What you should do => Whenever the word "WdWidth" turns up in a line of the data below, copy that line.

Data to examine =>
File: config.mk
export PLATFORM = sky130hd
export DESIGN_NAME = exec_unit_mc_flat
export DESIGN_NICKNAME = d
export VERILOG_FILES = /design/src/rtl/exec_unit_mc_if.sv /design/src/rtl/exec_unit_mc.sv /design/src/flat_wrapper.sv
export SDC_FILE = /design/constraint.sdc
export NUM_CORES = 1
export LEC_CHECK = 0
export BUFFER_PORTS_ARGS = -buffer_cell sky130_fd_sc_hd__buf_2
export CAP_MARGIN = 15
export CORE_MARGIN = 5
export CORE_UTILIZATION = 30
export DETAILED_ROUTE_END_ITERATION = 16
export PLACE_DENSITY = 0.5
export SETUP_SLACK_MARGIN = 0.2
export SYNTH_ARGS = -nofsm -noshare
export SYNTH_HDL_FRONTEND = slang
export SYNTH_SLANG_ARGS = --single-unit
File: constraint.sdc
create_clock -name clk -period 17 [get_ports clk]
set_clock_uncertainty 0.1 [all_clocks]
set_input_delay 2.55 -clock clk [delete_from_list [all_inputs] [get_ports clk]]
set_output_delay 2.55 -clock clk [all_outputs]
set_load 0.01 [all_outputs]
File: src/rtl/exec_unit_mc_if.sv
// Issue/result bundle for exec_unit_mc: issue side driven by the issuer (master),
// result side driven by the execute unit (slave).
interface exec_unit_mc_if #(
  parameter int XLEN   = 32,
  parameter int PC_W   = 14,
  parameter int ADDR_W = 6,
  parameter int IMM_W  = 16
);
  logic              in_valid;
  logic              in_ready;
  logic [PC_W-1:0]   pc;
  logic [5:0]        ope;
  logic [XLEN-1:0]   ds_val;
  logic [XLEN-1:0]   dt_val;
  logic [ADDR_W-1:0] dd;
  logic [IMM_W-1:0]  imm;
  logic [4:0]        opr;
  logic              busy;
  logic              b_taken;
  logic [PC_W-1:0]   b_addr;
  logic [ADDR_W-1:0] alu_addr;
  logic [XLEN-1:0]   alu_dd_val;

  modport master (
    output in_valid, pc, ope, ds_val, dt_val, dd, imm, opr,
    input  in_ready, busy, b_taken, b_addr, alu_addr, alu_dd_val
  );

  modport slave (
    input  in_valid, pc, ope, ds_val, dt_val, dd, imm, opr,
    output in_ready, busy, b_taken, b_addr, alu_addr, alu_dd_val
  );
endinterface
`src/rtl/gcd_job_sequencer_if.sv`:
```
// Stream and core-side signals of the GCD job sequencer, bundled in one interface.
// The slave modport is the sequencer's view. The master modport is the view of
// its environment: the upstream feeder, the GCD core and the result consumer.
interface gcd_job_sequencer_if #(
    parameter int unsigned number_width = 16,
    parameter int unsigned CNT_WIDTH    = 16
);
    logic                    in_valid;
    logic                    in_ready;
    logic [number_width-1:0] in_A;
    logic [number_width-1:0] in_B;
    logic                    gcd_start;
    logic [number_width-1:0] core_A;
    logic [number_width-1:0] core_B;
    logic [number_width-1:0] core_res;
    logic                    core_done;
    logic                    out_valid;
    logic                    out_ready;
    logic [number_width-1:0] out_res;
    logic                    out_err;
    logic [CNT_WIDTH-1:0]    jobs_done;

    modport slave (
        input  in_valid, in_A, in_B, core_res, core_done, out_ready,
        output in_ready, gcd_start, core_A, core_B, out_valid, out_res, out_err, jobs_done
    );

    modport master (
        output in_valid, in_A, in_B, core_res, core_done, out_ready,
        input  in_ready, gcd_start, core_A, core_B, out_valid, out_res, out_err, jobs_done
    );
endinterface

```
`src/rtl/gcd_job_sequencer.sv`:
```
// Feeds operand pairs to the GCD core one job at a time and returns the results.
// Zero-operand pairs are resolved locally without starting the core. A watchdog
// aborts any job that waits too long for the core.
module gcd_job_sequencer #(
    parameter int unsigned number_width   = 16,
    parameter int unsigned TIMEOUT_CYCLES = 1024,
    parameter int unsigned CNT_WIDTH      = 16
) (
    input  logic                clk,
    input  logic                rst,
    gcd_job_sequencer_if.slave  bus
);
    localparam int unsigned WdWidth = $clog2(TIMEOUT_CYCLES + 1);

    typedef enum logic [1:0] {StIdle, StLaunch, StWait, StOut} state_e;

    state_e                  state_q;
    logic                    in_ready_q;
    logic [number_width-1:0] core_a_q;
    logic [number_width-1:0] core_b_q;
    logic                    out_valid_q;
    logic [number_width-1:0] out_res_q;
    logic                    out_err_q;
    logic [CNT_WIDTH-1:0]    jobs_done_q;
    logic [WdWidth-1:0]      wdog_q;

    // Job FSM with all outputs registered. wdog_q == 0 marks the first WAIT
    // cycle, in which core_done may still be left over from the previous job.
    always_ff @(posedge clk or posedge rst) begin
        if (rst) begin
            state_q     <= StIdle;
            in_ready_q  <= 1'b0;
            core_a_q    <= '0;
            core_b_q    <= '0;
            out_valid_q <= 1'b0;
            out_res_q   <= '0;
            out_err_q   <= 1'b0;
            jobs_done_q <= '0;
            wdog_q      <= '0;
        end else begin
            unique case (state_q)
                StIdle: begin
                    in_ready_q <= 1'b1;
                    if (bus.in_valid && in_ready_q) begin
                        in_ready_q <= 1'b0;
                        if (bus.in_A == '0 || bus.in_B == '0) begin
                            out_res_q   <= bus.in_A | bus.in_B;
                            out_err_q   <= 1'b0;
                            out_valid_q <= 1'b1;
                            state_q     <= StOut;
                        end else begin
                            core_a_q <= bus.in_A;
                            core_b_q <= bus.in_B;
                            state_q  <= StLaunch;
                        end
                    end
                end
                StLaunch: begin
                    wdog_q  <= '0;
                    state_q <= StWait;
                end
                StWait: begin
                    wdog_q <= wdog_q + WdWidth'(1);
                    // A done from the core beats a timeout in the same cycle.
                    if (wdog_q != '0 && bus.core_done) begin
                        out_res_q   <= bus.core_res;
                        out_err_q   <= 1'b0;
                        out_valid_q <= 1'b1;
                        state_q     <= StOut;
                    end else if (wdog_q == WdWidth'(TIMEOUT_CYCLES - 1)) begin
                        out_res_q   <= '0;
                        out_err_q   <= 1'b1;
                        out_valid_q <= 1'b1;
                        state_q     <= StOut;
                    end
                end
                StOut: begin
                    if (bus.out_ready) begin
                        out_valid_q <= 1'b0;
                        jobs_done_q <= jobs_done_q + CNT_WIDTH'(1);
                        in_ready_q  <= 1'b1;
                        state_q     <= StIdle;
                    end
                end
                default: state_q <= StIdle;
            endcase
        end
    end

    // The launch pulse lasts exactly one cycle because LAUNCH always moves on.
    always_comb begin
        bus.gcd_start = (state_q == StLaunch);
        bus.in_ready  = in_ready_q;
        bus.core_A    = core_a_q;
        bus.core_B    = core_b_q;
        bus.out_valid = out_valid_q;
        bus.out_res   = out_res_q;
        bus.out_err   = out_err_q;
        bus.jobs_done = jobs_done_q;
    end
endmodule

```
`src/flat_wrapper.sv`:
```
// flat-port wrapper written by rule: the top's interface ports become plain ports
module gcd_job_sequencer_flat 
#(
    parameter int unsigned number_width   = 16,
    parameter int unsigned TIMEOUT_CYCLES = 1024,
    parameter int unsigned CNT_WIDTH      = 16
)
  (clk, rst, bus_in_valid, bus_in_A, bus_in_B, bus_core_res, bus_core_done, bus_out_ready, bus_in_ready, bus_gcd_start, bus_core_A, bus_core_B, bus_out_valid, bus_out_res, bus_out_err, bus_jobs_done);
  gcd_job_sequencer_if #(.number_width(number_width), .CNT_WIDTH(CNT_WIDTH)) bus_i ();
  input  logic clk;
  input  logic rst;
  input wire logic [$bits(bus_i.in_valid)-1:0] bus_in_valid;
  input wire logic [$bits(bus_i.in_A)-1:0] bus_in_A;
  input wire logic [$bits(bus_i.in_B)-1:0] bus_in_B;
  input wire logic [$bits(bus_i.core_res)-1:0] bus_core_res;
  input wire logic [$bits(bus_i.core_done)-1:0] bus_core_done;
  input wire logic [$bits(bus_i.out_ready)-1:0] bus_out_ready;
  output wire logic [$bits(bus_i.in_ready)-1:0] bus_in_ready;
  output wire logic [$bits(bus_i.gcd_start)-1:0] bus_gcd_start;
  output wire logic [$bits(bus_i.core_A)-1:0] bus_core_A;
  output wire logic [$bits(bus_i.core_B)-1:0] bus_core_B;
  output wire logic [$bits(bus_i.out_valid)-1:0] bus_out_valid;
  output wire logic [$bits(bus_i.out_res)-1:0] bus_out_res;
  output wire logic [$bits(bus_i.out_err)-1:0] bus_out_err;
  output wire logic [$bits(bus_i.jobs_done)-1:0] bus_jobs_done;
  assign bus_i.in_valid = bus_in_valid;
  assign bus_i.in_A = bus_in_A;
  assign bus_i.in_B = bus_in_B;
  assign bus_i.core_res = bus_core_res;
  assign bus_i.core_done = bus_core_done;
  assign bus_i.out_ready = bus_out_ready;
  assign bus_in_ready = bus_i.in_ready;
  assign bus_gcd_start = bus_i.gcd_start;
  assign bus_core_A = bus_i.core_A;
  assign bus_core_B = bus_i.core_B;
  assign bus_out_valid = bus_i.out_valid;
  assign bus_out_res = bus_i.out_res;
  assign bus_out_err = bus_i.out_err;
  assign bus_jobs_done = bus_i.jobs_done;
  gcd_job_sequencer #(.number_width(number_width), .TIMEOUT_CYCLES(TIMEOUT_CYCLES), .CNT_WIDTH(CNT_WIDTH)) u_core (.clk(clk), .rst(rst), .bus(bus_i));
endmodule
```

Expected answer =>
    localparam int unsigned WdWidth = $clog2(TIMEOUT_CYCLES + 1);
    logic [WdWidth-1:0]      wdog_q;
                    wdog_q <= wdog_q + WdWidth'(1);
                    end else if (wdog_q == WdWidth'(TIMEOUT_CYCLES - 1)) begin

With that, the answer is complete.